This view was consistent across several runs of Claude, where it consistently tied both functions to the vulnerability, emphasizing the need for proper limits on decoded values to prevent such attacks.
Gemini’s View:
On the other hand, Google Gemini once again highlighted Unmarshal as the root cause but did not flag NewDecoder. Instead, it focused only on Unmarshal’s role in parsing the payloads without proper safeguards, which could lead to the DoS condition when processing malicious YAML or JSON.
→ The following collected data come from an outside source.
===== src/rtl/demux_tdm_pkg.sv =====
// Shared definitions for the TDM multiplexer/demultiplexer pair:
// FSM state encodings and the default number of slots per frame.
package demux_tdm_pkg;

    localparam int CANAIS_DEFAULT = 4;

    typedef enum logic {
        HUNT   = 1'b0,
        LOCKED = 1'b1
    } tdm_state_e;

endpackage


===== src/rtl/demux_tdm_contador_slot.sv =====
// Slot counter modulo CANAIS with synchronous clear and load-to-1.
// Priority: rst_i, then clr_i, then load1_i, then en_i.
module contador_slot
    import demux_tdm_pkg::*;
#(
    parameter int CANAIS = CANAIS_DEFAULT
) (
    input  logic                      clk_i,
    input  logic                      rst_i,
    input  logic                      clr_i,
    input  logic                      load1_i,
    input  logic                      en_i,
    output logic [$clog2(CANAIS)-1:0] cnt_o
);

    localparam int SW = $clog2(CANAIS);
    localparam logic [SW-1:0] LAST = SW'(CANAIS - 1);

    logic [SW-1:0] cnt_q;
    logic [SW-1:0] cnt_d;

    always_comb begin
        cnt_d = cnt_q;
        if (clr_i) begin
            cnt_d = '0;
        end else if (load1_i) begin
            cnt_d = SW'(1);
        end else if (en_i) begin
            cnt_d = (cnt_q == LAST) ? '0 : cnt_q + SW'(1);
        end
    end

    always_ff @(posedge clk_i) begin
        if (rst_i) begin
            cnt_q <= '0;
        end else begin
            cnt_q <= cnt_d;
        end
    end

    assign cnt_o = cnt_q;

endmodule


===== src/rtl/demux_tdm.sv =====
// Serial TDM demultiplexer: locks on the slot-0 sync marker, collects one bit
// per slot and publishes the full frame word with a one-cycle valid pulse.
module demux_tdm
    import demux_tdm_pkg::*;
#(
    parameter int CANAIS = CANAIS_DEFAULT  // legal values: 2, 4, 8
) (
    input  logic                      clk,
    input  logic                      rst,
    input  logic                      din,
    input  logic                      sync,
    output logic [CANAIS-1:0]         Y,
    output logic                      valid,
    output logic [$clog2(CANAIS)-1:0] S,
    output logic                      err,
    output logic                      locked
);

    localparam int SW = $clog2(CANAIS);
    localparam logic [SW-1:0] LAST = SW'(CANAIS - 1);

    tdm_state_e        state_q;
    logic [CANAIS-2:0] buf_q;
    logic [CANAIS-2:0] buf_d;
    logic [CANAIS-1:0] y_q;
    logic              valid_q;
    logic              err_q;
    logic [SW-1:0]     slot;

    logic resync;
    logic lost;
    logic advance;
    logic frame_end;

    contador_slot #(
        .CANAIS (CANAIS)
    ) u_contador_slot (
        .clk_i   (clk),
        .rst_i   (rst),
        .clr_i   (lost),
        .load1_i (sync),
        .en_i    (advance),
        .cnt_o   (slot)
    );

    // Any sync starts a frame at slot 0; in HUNT the slot index is always 0.
    always_comb begin
        resync    = (state_q == LOCKED) && sync && (slot != '0);
        lost      = (state_q == LOCKED) && !sync && (slot == '0);
        advance   = (state_q == LOCKED) && !sync && (slot != '0);
        frame_end = advance && (slot == LAST);
    end

    // The last slot bit goes straight into Y, so the buffer holds CANAIS-1 bits.
    always_comb begin
        buf_d = buf_q;
        if (sync) begin
            buf_d    = '0;
            buf_d[0] = din;
        end else if (advance) begin
            for (int k = 1; k < CANAIS - 1; k++) begin
                if (slot == SW'(k)) begin
                    buf_d[k] = din;
                end
            end
        end
    end

    always_ff @(posedge clk) begin
        if (rst) begin
            state_q <= HUNT;
            buf_q   <= '0;
            y_q     <= '0;
            valid_q <= 1'b0;
            err_q   <= 1'b0;
        end else begin
            buf_q   <= buf_d;
            valid_q <= frame_end;
            err_q   <= resync || lost;
            if (frame_end) begin
                y_q <= {din, buf_q};
            end
            case (state_q)
                HUNT:    if (sync) state_q <= LOCKED;
                LOCKED:  if (lost) state_q <= HUNT;
                default: state_q <= HUNT;
            endcase
        end
    end

    assign Y      = y_q;
    assign valid  = valid_q;
    assign err    = err_q;
    assign S      = slot;
    assign locked = (state_q == LOCKED);

endmodule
This further contradiction between the two models illustrates the different levels of detail and analysis that each AI model provided. While Claude pointed out that both Unmarshal and NewDecoder should be fixed to ensure proper limits, Gemini focused primarily on the input parsing phase without identifying the full scope of the problem.
Human Analysis
From our security team’s analysis, this result made by Claude is appropriate in this case although Gemini was also close to the exact output.
Conclusion
While AI-driven tools, like our CVE Root Cause Identification Agent, offer significant advancements in automating vulnerability analysis and root cause identification, it’s important to acknowledge that AI still has limitations. As demonstrated in the analysis of the two case studies, even sophisticated models can produce conflicting interpretations depending upon how they weigh code context, logic, and protective mechanisms. Occasional misjudgments, whether from AI or human reviewers, highlight the inherent challenges in complex security analysis.
In the future, expanding this system could dramatically improve the speed, consistency, and depth of security assessments helping organizations not only patch vulnerabilities but truly understand and prevent them from recurring. The combination of AI-driven automation and continuous improvement offers a promising path forward in strengthening software security at scale.